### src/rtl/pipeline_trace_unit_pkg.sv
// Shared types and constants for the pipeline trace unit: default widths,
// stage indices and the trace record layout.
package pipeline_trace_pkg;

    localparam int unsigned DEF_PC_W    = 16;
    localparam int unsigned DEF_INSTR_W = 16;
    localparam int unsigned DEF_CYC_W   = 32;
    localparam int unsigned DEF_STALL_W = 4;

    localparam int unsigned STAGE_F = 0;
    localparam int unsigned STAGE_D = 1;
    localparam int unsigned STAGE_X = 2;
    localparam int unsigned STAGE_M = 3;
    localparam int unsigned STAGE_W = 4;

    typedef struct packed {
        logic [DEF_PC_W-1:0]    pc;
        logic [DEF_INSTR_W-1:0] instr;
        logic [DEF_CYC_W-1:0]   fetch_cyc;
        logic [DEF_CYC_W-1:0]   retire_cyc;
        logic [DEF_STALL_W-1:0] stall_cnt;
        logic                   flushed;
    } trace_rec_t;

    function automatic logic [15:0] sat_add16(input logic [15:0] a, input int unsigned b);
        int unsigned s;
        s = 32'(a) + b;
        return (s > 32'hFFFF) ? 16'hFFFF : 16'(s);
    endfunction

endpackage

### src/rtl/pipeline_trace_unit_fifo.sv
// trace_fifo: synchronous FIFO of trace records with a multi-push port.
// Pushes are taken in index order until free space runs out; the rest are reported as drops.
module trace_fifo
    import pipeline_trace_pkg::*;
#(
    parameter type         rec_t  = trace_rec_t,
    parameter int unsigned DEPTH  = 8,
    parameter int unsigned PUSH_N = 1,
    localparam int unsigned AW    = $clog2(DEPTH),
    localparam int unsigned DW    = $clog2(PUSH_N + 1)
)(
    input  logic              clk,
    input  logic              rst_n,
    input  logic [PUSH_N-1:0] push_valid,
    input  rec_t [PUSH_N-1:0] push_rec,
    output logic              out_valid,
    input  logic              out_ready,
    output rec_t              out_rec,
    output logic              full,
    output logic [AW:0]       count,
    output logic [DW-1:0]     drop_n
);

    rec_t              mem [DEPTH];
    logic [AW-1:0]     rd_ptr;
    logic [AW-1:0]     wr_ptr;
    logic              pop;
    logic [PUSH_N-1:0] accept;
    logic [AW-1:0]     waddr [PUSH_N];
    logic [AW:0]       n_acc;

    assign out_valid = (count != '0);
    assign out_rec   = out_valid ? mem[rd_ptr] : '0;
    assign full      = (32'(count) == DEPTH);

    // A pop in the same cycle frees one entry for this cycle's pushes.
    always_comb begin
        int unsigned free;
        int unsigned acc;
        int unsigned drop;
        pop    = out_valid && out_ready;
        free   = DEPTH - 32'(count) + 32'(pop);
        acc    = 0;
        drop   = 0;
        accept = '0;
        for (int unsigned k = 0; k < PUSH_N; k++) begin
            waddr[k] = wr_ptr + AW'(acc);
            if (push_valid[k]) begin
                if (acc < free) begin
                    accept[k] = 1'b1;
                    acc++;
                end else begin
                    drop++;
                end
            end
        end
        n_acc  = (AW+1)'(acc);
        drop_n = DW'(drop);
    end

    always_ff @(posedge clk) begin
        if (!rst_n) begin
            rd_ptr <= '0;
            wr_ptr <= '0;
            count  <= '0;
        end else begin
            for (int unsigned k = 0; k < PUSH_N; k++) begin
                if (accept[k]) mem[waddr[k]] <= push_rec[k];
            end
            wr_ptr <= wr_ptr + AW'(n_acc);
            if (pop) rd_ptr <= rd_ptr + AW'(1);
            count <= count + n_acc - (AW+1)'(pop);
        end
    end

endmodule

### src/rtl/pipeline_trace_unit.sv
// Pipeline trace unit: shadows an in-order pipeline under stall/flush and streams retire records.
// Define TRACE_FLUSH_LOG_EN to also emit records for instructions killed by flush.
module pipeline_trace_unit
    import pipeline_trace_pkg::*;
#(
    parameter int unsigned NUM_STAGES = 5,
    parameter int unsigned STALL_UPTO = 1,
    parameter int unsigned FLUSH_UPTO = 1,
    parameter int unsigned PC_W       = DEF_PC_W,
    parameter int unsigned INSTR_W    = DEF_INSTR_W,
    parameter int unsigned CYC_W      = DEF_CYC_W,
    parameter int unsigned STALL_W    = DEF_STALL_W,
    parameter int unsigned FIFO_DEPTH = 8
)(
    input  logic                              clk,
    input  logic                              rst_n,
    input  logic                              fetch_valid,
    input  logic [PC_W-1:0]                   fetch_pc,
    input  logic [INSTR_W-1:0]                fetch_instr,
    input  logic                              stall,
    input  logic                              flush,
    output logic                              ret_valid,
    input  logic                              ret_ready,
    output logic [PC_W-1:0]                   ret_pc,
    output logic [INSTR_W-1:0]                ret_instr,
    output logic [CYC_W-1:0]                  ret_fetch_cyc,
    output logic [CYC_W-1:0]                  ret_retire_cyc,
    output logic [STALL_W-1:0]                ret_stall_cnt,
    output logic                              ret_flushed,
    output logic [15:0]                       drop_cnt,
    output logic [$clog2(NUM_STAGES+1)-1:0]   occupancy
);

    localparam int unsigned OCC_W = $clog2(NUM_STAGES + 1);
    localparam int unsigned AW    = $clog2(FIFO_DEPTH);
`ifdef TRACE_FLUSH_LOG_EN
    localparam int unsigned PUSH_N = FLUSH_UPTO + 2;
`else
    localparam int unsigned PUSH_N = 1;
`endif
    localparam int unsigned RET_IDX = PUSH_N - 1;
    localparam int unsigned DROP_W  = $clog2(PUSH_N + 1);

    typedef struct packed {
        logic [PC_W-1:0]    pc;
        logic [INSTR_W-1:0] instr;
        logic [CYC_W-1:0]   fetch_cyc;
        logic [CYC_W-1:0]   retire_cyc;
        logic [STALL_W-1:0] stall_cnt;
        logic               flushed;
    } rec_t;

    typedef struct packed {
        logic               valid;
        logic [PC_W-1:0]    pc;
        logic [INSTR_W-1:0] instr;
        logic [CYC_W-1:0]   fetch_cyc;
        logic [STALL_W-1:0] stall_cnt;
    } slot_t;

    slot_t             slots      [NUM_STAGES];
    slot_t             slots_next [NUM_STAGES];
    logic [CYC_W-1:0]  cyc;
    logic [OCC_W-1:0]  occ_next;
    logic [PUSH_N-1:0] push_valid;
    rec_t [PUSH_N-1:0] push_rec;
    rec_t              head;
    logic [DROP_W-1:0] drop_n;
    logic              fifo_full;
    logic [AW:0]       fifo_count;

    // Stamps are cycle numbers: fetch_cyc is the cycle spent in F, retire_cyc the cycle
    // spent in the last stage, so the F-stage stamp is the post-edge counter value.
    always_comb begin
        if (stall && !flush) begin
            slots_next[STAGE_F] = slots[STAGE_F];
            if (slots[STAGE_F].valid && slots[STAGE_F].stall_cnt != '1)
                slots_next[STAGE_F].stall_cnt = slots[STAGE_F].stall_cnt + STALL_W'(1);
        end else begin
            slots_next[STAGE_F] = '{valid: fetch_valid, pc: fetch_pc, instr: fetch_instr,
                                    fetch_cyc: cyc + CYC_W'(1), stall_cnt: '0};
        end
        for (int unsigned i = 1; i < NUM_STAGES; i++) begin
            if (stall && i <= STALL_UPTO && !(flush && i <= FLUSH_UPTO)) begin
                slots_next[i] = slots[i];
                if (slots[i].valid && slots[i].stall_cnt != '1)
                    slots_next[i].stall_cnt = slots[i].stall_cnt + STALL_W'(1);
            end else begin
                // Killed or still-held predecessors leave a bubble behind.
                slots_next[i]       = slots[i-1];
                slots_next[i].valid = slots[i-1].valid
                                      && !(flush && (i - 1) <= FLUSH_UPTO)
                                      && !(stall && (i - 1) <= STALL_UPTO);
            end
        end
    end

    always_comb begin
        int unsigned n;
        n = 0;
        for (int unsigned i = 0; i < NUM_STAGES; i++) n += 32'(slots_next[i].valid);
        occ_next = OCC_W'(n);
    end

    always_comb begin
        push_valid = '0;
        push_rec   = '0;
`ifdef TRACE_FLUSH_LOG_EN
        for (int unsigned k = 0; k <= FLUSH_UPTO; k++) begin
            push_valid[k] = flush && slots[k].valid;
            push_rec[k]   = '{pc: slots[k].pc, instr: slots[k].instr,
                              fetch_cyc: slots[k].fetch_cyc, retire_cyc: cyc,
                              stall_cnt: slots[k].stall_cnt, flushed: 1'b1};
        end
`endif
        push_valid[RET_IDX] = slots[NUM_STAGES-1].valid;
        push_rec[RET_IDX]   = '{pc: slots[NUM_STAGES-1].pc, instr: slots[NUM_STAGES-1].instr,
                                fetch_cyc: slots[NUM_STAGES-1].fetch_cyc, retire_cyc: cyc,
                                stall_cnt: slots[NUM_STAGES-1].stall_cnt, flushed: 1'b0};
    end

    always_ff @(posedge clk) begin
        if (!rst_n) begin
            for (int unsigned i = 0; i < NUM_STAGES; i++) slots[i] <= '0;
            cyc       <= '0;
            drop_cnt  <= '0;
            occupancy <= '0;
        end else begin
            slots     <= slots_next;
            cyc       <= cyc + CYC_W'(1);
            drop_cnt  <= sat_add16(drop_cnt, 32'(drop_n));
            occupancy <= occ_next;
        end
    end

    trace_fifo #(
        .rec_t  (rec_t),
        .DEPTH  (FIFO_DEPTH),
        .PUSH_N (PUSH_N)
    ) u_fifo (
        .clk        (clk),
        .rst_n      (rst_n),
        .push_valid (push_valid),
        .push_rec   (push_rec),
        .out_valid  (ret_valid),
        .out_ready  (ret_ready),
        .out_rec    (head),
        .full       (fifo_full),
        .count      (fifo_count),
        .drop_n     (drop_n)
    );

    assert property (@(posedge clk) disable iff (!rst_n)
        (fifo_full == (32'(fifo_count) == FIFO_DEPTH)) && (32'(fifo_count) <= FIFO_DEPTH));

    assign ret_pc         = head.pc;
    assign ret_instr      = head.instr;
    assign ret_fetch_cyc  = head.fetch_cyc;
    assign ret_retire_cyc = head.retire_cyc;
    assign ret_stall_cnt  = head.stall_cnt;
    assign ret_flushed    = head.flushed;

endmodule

What you have to do
Consider the entries above and return each line with the string "accept".

Solution
    logic [PUSH_N-1:0] accept;
        accept = '0;
                    accept[k] = 1'b1;
                if (accept[k]) mem[waddr[k]] <= push_rec[k];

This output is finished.